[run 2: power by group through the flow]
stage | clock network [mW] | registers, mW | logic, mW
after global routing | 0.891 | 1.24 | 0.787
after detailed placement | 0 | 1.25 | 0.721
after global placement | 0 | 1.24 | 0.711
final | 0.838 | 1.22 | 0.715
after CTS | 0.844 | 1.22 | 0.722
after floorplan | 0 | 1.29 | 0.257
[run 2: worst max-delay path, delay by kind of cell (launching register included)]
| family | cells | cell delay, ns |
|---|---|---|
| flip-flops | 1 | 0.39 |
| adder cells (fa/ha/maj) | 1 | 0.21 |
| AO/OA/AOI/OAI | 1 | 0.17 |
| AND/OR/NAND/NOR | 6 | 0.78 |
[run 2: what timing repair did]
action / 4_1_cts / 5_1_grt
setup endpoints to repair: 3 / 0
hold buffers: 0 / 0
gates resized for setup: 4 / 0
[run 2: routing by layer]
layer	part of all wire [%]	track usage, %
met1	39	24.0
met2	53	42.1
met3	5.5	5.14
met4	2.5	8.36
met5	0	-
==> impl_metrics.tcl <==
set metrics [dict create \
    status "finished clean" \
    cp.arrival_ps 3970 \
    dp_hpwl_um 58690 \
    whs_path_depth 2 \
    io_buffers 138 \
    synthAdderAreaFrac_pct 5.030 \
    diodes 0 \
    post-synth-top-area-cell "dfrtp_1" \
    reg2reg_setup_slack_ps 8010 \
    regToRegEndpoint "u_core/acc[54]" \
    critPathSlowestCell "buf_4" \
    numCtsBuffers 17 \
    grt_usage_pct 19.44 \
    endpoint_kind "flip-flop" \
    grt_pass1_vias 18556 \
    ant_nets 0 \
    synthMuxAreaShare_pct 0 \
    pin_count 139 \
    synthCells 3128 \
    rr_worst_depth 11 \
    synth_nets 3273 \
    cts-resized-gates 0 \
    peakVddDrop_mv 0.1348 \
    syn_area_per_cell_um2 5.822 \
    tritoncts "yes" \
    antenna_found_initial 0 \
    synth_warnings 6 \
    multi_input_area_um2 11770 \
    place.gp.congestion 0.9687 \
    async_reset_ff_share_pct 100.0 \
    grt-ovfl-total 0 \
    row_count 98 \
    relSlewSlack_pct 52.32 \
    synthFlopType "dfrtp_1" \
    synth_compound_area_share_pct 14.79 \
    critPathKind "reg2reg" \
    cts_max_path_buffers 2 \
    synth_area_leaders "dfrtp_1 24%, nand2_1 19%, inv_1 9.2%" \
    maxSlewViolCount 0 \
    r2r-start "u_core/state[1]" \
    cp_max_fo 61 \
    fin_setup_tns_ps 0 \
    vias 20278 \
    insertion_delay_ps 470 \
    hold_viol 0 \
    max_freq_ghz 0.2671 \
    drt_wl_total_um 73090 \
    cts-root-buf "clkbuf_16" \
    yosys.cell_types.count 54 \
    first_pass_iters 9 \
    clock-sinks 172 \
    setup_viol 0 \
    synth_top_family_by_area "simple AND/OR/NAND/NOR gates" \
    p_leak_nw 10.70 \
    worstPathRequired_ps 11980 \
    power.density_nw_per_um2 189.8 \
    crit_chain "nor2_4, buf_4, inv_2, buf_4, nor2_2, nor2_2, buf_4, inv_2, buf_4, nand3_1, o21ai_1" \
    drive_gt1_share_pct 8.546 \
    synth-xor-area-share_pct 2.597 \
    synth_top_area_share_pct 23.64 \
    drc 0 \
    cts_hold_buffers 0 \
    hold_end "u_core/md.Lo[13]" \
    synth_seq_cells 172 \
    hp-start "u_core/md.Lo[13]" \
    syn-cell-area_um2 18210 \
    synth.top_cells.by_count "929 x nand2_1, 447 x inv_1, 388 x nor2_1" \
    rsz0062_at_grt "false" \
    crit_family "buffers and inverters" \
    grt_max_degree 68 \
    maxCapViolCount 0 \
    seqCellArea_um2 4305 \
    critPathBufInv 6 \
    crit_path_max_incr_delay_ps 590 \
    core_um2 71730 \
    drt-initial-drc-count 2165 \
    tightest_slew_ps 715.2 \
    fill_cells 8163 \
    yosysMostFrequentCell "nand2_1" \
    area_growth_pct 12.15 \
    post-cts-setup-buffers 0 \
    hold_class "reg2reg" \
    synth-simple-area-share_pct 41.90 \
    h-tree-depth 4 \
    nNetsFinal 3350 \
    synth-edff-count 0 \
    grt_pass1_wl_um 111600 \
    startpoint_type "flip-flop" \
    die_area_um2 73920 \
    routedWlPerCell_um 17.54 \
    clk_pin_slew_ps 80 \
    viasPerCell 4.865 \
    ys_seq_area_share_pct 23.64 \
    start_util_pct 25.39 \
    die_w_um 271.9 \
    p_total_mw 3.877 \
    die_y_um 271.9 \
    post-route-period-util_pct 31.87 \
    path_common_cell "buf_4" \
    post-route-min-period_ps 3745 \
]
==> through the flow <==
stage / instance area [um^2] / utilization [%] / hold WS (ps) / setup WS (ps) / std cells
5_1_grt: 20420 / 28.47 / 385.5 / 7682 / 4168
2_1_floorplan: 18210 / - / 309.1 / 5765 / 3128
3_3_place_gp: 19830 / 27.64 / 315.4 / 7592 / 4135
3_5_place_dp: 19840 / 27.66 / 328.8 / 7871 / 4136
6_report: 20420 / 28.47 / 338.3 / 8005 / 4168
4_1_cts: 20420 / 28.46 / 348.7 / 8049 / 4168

════════════════

_PROBLEM TO SOLVE_. The records above are to be transcribed exactly, with nothing left out.

_WRITTEN ANSWER_.
[run 2: power by group through the flow]
stage | clock network [mW] | registers, mW | logic, mW
after global routing | 0.891 | 1.24 | 0.787
after detailed placement | 0 | 1.25 | 0.721
after global placement | 0 | 1.24 | 0.711
final | 0.838 | 1.22 | 0.715
after CTS | 0.844 | 1.22 | 0.722
after floorplan | 0 | 1.29 | 0.257
[run 2: worst max-delay path, delay by kind of cell (launching register included)]
| family | cells | cell delay, ns |
|---|---|---|
| flip-flops | 1 | 0.39 |
| adder cells (fa/ha/maj) | 1 | 0.21 |
| AO/OA/AOI/OAI | 1 | 0.17 |
| AND/OR/NAND/NOR | 6 | 0.78 |
[run 2: what timing repair did]
action / 4_1_cts / 5_1_grt
setup endpoints to repair: 3 / 0
hold buffers: 0 / 0
gates resized for setup: 4 / 0
[run 2: routing by layer]
layer	part of all wire [%]	track usage, %
met1	39	24.0
met2	53	42.1
met3	5.5	5.14
met4	2.5	8.36
met5	0	-
==> impl_metrics.tcl <==
set metrics [dict create \
    status "finished clean" \
    cp.arrival_ps 3970 \
    dp_hpwl_um 58690 \
    whs_path_depth 2 \
    io_buffers 138 \
    synthAdderAreaFrac_pct 5.030 \
    diodes 0 \
    post-synth-top-area-cell "dfrtp_1" \
    reg2reg_setup_slack_ps 8010 \
    regToRegEndpoint "u_core/acc[54]" \
    critPathSlowestCell "buf_4" \
    numCtsBuffers 17 \
    grt_usage_pct 19.44 \
    endpoint_kind "flip-flop" \
    grt_pass1_vias 18556 \
    ant_nets 0 \
    synthMuxAreaShare_pct 0 \
    pin_count 139 \
    synthCells 3128 \
    rr_worst_depth 11 \
    synth_nets 3273 \
    cts-resized-gates 0 \
    peakVddDrop_mv 0.1348 \
    syn_area_per_cell_um2 5.822 \
    tritoncts "yes" \
    antenna_found_initial 0 \
    synth_warnings 6 \
    multi_input_area_um2 11770 \
    place.gp.congestion 0.9687 \
    async_reset_ff_share_pct 100.0 \
    grt-ovfl-total 0 \
    row_count 98 \
    relSlewSlack_pct 52.32 \
    synthFlopType "dfrtp_1" \
    synth_compound_area_share_pct 14.79 \
    critPathKind "reg2reg" \
    cts_max_path_buffers 2 \
    synth_area_leaders "dfrtp_1 24%, nand2_1 19%, inv_1 9.2%" \
    maxSlewViolCount 0 \
    r2r-start "u_core/state[1]" \
    cp_max_fo 61 \
    fin_setup_tns_ps 0 \
    vias 20278 \
    insertion_delay_ps 470 \
    hold_viol 0 \
    max_freq_ghz 0.2671 \
    drt_wl_total_um 73090 \
    cts-root-buf "clkbuf_16" \
    yosys.cell_types.count 54 \
    first_pass_iters 9 \
    clock-sinks 172 \
    setup_viol 0 \
    synth_top_family_by_area "simple AND/OR/NAND/NOR gates" \
    p_leak_nw 10.70 \
    worstPathRequired_ps 11980 \
    power.density_nw_per_um2 189.8 \
    crit_chain "nor2_4, buf_4, inv_2, buf_4, nor2_2, nor2_2, buf_4, inv_2, buf_4, nand3_1, o21ai_1" \
    drive_gt1_share_pct 8.546 \
    synth-xor-area-share_pct 2.597 \
    synth_top_area_share_pct 23.64 \
    drc 0 \
    cts_hold_buffers 0 \
    hold_end "u_core/md.Lo[13]" \
    synth_seq_cells 172 \
    hp-start "u_core/md.Lo[13]" \
    syn-cell-area_um2 18210 \
    synth.top_cells.by_count "929 x nand2_1, 447 x inv_1, 388 x nor2_1" \
    rsz0062_at_grt "false" \
    crit_family "buffers and inverters" \
    grt_max_degree 68 \
    maxCapViolCount 0 \
    seqCellArea_um2 4305 \
    critPathBufInv 6 \
    crit_path_max_incr_delay_ps 590 \
    core_um2 71730 \
    drt-initial-drc-count 2165 \
    tightest_slew_ps 715.2 \
    fill_cells 8163 \
    yosysMostFrequentCell "nand2_1" \
    area_growth_pct 12.15 \
    post-cts-setup-buffers 0 \
    hold_class "reg2reg" \
    synth-simple-area-share_pct 41.90 \
    h-tree-depth 4 \
    nNetsFinal 3350 \
    synth-edff-count 0 \
    grt_pass1_wl_um 111600 \
    startpoint_type "flip-flop" \
    die_area_um2 73920 \
    routedWlPerCell_um 17.54 \
    clk_pin_slew_ps 80 \
    viasPerCell 4.865 \
    ys_seq_area_share_pct 23.64 \
    start_util_pct 25.39 \
    die_w_um 271.9 \
    p_total_mw 3.877 \
    die_y_um 271.9 \
    post-route-period-util_pct 31.87 \
    path_common_cell "buf_4" \
    post-route-min-period_ps 3745 \
]
==> through the flow <==
stage / instance area [um^2] / utilization [%] / hold WS (ps) / setup WS (ps) / std cells
5_1_grt: 20420 / 28.47 / 385.5 / 7682 / 4168
2_1_floorplan: 18210 / - / 309.1 / 5765 / 3128
3_3_place_gp: 19830 / 27.64 / 315.4 / 7592 / 4135
3_5_place_dp: 19840 / 27.66 / 328.8 / 7871 / 4136
6_report: 20420 / 28.47 / 338.3 / 8005 / 4168
4_1_cts: 20420 / 28.46 / 348.7 / 8049 / 4168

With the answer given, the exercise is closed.